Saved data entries
* * * *

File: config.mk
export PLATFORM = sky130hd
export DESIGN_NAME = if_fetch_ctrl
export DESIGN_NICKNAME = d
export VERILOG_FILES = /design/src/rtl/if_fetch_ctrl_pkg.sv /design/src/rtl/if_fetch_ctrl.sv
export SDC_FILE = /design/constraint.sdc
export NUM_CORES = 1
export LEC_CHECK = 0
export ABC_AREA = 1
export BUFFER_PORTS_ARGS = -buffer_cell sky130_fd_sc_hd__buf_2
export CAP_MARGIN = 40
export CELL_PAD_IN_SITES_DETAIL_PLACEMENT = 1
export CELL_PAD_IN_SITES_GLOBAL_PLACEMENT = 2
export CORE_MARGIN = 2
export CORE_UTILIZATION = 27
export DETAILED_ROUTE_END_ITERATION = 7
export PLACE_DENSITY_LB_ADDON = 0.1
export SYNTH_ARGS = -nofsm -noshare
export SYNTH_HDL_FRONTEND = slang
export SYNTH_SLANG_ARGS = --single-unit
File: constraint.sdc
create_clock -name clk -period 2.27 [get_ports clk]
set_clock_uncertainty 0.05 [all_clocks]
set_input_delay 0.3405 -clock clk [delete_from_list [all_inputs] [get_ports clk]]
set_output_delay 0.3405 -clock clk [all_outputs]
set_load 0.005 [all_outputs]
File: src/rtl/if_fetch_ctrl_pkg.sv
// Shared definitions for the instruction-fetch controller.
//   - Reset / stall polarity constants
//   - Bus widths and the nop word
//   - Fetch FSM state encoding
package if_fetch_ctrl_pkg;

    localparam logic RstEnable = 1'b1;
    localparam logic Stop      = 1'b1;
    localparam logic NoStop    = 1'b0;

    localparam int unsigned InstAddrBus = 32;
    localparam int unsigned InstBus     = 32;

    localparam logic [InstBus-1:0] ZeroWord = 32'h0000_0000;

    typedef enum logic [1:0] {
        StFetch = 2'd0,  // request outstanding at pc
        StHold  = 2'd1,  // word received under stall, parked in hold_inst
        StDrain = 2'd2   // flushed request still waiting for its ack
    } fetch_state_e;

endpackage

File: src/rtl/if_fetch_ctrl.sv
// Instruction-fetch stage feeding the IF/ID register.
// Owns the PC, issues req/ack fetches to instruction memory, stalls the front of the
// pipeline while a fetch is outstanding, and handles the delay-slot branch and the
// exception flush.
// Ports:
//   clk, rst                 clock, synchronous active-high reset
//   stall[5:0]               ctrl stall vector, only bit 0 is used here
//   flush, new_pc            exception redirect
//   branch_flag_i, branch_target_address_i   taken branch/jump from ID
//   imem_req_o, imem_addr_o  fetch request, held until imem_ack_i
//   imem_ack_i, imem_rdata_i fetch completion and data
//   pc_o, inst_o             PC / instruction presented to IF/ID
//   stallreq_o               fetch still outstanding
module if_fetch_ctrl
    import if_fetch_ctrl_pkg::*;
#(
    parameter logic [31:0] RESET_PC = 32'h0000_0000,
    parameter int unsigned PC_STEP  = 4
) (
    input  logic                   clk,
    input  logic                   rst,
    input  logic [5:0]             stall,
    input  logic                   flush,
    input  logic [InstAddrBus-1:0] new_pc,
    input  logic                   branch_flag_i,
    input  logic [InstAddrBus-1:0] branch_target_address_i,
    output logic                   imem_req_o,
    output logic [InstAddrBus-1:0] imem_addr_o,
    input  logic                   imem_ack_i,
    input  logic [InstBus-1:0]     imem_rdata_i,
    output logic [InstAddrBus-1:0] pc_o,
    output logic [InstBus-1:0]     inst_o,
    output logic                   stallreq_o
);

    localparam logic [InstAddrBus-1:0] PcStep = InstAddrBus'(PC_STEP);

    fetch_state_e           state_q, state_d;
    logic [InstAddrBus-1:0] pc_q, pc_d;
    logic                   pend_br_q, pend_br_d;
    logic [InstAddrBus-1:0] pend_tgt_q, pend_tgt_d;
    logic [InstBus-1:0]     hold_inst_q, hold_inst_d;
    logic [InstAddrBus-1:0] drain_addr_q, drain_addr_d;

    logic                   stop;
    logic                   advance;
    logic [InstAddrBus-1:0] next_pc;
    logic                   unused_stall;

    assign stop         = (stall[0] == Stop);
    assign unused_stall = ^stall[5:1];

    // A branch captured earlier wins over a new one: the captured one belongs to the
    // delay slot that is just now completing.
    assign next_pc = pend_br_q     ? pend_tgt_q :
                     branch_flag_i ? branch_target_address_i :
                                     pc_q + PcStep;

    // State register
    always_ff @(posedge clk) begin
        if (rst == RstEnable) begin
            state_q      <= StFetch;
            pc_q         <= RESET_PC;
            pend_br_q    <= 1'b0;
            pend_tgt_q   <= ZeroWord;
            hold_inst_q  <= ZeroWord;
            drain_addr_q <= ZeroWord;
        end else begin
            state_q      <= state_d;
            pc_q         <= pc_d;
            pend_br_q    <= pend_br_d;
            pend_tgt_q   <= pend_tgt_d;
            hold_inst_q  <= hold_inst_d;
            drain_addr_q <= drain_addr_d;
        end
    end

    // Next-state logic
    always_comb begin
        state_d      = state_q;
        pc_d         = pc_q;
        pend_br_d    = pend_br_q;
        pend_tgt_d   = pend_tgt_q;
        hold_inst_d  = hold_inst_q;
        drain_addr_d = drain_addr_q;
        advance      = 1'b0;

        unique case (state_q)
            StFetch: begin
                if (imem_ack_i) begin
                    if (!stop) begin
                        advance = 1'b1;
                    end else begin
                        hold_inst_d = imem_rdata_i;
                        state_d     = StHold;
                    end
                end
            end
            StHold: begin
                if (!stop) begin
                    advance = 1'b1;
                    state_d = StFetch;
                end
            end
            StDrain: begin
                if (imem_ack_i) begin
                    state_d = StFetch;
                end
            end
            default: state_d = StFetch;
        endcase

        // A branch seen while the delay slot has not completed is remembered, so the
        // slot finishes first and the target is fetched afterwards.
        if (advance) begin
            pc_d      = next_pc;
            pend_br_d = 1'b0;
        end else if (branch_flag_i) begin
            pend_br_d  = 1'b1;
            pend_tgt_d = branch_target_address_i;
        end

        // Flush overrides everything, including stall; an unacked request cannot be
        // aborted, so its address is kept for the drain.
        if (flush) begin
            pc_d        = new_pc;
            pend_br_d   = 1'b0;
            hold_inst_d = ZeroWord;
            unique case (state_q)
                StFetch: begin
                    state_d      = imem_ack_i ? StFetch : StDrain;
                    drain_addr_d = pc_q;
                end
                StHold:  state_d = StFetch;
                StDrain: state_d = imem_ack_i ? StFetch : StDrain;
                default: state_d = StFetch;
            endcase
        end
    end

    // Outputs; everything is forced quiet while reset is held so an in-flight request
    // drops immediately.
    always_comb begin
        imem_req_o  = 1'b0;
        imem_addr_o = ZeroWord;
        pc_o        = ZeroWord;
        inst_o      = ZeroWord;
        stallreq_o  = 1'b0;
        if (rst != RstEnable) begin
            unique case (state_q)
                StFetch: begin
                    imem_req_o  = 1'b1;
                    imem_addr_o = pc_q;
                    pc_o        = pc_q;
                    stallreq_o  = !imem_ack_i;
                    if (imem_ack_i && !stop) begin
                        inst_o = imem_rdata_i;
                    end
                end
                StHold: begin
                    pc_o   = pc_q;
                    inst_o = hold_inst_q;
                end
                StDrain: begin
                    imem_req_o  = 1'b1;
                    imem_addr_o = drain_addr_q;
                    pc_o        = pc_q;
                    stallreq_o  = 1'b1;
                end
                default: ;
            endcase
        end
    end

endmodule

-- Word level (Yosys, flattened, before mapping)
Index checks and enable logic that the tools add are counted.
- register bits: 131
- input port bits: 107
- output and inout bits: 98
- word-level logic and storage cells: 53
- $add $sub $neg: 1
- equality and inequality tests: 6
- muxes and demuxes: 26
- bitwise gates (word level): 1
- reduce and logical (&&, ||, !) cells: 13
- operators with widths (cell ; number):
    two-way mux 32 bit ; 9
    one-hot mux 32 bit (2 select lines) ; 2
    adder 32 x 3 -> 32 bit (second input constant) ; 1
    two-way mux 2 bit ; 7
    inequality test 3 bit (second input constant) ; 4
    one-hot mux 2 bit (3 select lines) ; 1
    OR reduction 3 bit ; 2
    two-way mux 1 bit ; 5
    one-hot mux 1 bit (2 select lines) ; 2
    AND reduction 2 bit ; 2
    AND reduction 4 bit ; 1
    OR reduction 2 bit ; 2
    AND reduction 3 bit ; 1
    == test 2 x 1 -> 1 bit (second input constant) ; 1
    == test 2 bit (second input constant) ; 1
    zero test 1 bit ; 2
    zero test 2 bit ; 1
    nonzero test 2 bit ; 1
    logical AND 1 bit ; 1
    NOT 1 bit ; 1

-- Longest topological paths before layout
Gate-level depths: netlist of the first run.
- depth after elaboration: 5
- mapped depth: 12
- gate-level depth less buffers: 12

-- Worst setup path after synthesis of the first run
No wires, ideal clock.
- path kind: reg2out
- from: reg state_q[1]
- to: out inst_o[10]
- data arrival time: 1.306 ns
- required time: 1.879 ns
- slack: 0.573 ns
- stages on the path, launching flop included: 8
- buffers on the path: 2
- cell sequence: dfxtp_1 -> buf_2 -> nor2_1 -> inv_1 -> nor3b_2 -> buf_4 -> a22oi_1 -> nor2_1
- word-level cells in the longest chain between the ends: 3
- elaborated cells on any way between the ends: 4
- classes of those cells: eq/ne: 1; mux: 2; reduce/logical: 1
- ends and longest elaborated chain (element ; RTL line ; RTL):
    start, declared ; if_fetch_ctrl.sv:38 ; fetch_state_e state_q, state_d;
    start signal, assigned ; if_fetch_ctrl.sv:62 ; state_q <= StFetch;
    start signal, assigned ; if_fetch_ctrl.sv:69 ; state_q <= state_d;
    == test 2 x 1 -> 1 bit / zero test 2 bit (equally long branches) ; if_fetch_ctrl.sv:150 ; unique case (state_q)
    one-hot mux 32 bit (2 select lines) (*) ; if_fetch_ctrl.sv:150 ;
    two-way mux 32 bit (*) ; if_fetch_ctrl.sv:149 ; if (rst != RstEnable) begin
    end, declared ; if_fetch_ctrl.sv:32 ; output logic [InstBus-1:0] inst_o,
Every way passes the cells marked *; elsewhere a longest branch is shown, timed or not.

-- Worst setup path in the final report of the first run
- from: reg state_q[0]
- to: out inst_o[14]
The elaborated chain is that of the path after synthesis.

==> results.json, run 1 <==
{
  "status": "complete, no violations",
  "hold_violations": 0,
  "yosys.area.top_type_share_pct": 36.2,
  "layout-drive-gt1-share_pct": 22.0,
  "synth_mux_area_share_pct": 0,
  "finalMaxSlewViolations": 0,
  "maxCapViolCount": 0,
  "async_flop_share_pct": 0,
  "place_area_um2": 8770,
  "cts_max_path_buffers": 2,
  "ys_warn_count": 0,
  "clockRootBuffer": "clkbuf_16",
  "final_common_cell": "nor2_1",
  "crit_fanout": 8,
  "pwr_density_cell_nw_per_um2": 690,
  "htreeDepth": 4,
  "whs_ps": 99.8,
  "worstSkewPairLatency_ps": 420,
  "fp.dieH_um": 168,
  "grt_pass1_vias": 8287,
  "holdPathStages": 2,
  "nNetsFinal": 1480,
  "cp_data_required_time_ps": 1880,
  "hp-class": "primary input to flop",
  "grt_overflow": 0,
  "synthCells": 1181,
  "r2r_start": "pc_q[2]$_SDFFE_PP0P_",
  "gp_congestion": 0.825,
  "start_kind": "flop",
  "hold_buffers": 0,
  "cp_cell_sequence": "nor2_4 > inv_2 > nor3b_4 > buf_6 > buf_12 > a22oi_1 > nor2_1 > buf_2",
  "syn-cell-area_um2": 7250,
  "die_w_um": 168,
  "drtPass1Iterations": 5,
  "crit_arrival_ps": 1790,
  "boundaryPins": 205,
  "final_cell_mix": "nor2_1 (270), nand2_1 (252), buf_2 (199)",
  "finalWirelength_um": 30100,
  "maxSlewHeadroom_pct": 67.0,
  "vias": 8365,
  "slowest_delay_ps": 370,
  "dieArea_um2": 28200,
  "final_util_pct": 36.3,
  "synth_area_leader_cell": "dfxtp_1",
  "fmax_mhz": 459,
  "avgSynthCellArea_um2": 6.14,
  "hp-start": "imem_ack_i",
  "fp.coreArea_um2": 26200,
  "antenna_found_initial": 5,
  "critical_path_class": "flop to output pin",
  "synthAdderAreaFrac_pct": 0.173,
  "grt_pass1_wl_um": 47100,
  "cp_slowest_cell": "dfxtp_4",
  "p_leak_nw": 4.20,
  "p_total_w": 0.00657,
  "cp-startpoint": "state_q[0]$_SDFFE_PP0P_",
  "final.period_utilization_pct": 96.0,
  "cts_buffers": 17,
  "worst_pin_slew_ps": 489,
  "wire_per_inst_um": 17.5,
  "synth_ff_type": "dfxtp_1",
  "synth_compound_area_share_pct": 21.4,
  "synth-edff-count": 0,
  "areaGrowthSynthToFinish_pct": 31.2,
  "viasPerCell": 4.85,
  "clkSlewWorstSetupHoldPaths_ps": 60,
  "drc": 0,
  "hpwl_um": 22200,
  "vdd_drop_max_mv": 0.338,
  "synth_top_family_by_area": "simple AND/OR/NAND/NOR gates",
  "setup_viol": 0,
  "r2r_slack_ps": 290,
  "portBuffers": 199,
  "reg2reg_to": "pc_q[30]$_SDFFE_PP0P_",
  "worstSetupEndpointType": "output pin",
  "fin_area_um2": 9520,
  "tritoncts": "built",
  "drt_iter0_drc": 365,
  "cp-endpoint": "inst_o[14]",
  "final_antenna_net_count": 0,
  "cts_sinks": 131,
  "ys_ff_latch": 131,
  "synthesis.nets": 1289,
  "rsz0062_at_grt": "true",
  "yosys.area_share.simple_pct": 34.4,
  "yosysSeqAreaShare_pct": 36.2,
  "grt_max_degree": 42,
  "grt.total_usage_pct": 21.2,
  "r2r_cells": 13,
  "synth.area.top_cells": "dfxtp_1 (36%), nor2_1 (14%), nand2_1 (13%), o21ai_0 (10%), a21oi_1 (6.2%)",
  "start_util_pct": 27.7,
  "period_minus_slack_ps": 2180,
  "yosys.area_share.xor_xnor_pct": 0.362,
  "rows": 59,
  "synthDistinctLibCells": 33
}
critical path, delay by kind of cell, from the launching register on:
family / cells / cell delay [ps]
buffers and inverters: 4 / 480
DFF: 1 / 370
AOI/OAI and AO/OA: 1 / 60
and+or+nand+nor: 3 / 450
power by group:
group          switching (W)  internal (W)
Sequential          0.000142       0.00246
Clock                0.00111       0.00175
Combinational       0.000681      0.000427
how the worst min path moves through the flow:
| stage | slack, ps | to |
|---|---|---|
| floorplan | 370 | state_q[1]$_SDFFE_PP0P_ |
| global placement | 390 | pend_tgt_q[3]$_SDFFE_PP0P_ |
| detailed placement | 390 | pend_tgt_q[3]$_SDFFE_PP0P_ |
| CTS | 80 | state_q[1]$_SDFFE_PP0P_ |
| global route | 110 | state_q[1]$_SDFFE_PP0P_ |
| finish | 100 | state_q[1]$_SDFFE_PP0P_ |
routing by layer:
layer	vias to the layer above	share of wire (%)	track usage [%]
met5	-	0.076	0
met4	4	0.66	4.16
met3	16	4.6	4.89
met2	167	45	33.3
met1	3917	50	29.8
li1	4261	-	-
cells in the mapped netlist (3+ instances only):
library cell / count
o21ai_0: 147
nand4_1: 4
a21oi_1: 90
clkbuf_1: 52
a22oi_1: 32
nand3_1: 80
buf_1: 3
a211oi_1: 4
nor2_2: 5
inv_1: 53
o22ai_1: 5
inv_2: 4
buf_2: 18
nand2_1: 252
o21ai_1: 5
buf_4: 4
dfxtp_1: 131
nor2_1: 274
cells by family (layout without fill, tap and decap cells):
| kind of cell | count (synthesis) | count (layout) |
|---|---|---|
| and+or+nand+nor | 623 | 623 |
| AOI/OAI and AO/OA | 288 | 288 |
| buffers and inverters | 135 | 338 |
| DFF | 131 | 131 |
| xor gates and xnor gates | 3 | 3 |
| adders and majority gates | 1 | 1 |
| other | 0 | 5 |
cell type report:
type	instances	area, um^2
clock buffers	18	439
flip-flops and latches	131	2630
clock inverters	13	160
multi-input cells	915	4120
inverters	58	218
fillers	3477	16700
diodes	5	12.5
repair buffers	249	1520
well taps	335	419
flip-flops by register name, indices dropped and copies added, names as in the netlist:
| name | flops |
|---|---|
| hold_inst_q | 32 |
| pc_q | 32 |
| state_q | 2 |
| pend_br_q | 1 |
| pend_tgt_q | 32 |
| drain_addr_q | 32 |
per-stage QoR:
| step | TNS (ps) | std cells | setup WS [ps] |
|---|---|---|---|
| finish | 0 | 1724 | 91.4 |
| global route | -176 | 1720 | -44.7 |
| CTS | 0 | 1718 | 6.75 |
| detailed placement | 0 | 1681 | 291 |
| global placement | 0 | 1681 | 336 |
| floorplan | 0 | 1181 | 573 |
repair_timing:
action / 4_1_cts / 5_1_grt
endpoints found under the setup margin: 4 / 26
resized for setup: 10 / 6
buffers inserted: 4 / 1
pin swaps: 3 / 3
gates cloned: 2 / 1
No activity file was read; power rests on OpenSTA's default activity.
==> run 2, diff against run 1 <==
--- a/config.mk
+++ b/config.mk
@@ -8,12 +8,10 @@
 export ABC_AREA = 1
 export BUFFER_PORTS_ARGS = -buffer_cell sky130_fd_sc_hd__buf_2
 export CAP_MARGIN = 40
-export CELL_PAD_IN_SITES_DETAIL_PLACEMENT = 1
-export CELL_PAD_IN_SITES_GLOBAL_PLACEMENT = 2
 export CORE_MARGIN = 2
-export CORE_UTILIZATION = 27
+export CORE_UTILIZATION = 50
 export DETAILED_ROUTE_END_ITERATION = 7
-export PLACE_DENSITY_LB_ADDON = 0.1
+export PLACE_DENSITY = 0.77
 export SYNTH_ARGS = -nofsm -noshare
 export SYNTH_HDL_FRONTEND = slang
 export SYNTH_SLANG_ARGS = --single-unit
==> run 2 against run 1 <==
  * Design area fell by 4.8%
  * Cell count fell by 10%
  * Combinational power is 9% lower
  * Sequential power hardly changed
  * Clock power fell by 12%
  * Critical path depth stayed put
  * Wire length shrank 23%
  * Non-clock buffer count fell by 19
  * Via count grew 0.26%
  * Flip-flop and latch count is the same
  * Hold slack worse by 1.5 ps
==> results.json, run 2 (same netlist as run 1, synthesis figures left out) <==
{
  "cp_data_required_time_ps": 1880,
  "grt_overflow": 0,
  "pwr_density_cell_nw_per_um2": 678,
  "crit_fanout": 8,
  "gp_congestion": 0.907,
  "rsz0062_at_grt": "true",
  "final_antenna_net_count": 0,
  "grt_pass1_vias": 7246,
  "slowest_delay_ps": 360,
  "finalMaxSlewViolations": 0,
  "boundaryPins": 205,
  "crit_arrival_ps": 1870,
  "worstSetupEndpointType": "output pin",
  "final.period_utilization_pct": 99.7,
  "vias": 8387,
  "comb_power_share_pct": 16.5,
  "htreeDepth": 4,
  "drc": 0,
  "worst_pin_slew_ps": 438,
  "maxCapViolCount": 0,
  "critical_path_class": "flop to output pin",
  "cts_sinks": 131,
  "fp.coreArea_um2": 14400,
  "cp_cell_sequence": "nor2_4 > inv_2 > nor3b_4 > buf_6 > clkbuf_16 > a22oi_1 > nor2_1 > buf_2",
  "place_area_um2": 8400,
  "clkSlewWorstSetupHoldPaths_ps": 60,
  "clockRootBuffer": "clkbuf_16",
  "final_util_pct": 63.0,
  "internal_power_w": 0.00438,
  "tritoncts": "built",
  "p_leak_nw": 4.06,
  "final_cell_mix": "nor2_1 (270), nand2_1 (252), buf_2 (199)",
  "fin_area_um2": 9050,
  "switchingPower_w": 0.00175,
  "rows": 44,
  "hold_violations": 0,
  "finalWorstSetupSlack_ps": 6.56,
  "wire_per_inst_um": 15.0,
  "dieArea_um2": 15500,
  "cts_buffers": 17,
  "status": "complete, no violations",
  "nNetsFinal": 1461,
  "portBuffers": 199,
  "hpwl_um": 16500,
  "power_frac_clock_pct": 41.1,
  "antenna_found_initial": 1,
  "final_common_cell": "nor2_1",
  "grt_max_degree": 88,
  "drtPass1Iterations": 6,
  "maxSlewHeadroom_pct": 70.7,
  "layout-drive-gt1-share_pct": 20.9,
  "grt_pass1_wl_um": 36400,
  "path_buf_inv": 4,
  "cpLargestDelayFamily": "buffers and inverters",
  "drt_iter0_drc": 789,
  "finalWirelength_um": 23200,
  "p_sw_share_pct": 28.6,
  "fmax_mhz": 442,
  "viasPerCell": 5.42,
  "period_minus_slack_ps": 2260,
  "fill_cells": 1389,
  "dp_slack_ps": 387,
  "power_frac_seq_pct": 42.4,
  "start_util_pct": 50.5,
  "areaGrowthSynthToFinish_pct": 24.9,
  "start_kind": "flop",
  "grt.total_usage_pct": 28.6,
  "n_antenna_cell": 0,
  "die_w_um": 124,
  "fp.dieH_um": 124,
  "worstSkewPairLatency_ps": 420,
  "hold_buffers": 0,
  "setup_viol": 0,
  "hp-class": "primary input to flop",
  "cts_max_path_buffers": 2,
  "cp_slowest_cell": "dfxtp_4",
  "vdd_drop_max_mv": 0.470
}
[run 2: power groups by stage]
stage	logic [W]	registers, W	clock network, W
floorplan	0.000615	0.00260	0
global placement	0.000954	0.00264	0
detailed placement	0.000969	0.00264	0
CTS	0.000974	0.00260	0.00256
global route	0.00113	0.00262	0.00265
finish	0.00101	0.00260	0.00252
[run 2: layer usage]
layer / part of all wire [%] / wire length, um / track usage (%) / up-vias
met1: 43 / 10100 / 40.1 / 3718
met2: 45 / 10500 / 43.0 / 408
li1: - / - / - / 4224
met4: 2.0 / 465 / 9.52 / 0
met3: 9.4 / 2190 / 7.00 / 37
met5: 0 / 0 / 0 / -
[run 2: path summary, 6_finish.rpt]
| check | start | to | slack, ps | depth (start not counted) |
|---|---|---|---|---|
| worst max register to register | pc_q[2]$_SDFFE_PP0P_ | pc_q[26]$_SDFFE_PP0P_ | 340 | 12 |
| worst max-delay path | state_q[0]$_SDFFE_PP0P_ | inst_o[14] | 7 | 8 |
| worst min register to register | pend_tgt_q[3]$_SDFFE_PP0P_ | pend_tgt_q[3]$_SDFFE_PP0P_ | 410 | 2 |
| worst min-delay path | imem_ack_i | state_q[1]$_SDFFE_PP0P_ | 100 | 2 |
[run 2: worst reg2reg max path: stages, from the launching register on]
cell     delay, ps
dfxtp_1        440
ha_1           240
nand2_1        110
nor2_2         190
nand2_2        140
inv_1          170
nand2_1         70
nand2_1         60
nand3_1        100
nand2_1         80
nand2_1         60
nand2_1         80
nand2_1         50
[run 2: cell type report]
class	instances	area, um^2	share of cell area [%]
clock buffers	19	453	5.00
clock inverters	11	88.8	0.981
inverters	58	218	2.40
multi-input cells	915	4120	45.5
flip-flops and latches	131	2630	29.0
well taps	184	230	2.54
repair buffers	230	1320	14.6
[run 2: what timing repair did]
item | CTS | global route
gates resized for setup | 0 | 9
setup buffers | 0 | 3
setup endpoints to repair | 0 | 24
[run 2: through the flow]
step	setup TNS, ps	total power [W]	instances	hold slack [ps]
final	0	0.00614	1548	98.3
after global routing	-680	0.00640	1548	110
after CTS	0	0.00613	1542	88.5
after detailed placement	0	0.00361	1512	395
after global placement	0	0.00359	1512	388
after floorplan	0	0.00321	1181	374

* * * *

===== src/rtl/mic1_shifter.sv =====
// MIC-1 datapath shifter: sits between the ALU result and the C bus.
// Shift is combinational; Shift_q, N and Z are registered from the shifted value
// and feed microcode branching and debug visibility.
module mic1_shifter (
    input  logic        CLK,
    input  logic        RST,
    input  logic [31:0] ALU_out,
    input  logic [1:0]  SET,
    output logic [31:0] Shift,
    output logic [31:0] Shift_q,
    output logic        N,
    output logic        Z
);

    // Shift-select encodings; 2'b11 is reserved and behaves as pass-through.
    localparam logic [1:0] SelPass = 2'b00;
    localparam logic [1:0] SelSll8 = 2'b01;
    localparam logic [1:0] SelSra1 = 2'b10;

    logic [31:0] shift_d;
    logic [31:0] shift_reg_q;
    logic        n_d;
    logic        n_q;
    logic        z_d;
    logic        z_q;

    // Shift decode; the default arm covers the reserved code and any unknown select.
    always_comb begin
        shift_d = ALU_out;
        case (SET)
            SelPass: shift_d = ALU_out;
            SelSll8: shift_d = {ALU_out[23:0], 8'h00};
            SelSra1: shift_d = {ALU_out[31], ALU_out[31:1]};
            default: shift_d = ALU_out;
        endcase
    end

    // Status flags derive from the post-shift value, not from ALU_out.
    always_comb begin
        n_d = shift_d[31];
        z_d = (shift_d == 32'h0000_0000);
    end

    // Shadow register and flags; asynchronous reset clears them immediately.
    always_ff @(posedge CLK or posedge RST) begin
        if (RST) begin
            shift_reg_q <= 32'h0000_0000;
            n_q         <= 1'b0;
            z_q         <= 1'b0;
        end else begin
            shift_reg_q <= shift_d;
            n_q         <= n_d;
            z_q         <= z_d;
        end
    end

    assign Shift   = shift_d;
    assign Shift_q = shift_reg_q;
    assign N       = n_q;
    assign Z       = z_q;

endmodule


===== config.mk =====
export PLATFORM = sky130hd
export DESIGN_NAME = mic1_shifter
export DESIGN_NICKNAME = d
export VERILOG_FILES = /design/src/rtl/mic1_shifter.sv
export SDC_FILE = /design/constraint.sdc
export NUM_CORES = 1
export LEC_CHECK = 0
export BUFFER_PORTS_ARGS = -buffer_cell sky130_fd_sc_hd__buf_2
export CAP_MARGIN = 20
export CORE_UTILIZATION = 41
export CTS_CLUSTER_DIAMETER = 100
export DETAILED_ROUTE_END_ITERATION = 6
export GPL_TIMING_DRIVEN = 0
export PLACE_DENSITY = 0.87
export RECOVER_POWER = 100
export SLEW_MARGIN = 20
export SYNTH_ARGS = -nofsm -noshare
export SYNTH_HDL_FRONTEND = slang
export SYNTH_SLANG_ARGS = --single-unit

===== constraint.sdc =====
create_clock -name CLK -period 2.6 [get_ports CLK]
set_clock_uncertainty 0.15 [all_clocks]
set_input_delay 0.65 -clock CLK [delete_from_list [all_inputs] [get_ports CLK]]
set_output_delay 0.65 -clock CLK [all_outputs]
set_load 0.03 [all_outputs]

* * * *

WHAT IS BEING ASKED
From the entries above, return exactly the line containing "100 | state_q[1]$_SDFFE_PP0P_ |", the line containing "PLACE_DENSITY = 0.77", and all lines between, and nothing else.

SOLUTION TO THIS TASK
| finish | 100 | state_q[1]$_SDFFE_PP0P_ |
routing by layer:
layer	vias to the layer above	share of wire (%)	track usage [%]
met5	-	0.076	0
met4	4	0.66	4.16
met3	16	4.6	4.89
met2	167	45	33.3
met1	3917	50	29.8
li1	4261	-	-
cells in the mapped netlist (3+ instances only):
library cell / count
o21ai_0: 147
nand4_1: 4
a21oi_1: 90
clkbuf_1: 52
a22oi_1: 32
nand3_1: 80
buf_1: 3
a211oi_1: 4
nor2_2: 5
inv_1: 53
o22ai_1: 5
inv_2: 4
buf_2: 18
nand2_1: 252
o21ai_1: 5
buf_4: 4
dfxtp_1: 131
nor2_1: 274
cells by family (layout without fill, tap and decap cells):
| kind of cell | count (synthesis) | count (layout) |
|---|---|---|
| and+or+nand+nor | 623 | 623 |
| AOI/OAI and AO/OA | 288 | 288 |
| buffers and inverters | 135 | 338 |
| DFF | 131 | 131 |
| xor gates and xnor gates | 3 | 3 |
| adders and majority gates | 1 | 1 |
| other | 0 | 5 |
cell type report:
type	instances	area, um^2
clock buffers	18	439
flip-flops and latches	131	2630
clock inverters	13	160
multi-input cells	915	4120
inverters	58	218
fillers	3477	16700
diodes	5	12.5
repair buffers	249	1520
well taps	335	419
flip-flops by register name, indices dropped and copies added, names as in the netlist:
| name | flops |
|---|---|
| hold_inst_q | 32 |
| pc_q | 32 |
| state_q | 2 |
| pend_br_q | 1 |
| pend_tgt_q | 32 |
| drain_addr_q | 32 |
per-stage QoR:
| step | TNS (ps) | std cells | setup WS [ps] |
|---|---|---|---|
| finish | 0 | 1724 | 91.4 |
| global route | -176 | 1720 | -44.7 |
| CTS | 0 | 1718 | 6.75 |
| detailed placement | 0 | 1681 | 291 |
| global placement | 0 | 1681 | 336 |
| floorplan | 0 | 1181 | 573 |
repair_timing:
action / 4_1_cts / 5_1_grt
endpoints found under the setup margin: 4 / 26
resized for setup: 10 / 6
buffers inserted: 4 / 1
pin swaps: 3 / 3
gates cloned: 2 / 1
No activity file was read; power rests on OpenSTA's default activity.
==> run 2, diff against run 1 <==
--- a/config.mk
+++ b/config.mk
@@ -8,12 +8,10 @@
 export ABC_AREA = 1
 export BUFFER_PORTS_ARGS = -buffer_cell sky130_fd_sc_hd__buf_2
 export CAP_MARGIN = 40
-export CELL_PAD_IN_SITES_DETAIL_PLACEMENT = 1
-export CELL_PAD_IN_SITES_GLOBAL_PLACEMENT = 2
 export CORE_MARGIN = 2
-export CORE_UTILIZATION = 27
+export CORE_UTILIZATION = 50
 export DETAILED_ROUTE_END_ITERATION = 7
-export PLACE_DENSITY_LB_ADDON = 0.1
+export PLACE_DENSITY = 0.77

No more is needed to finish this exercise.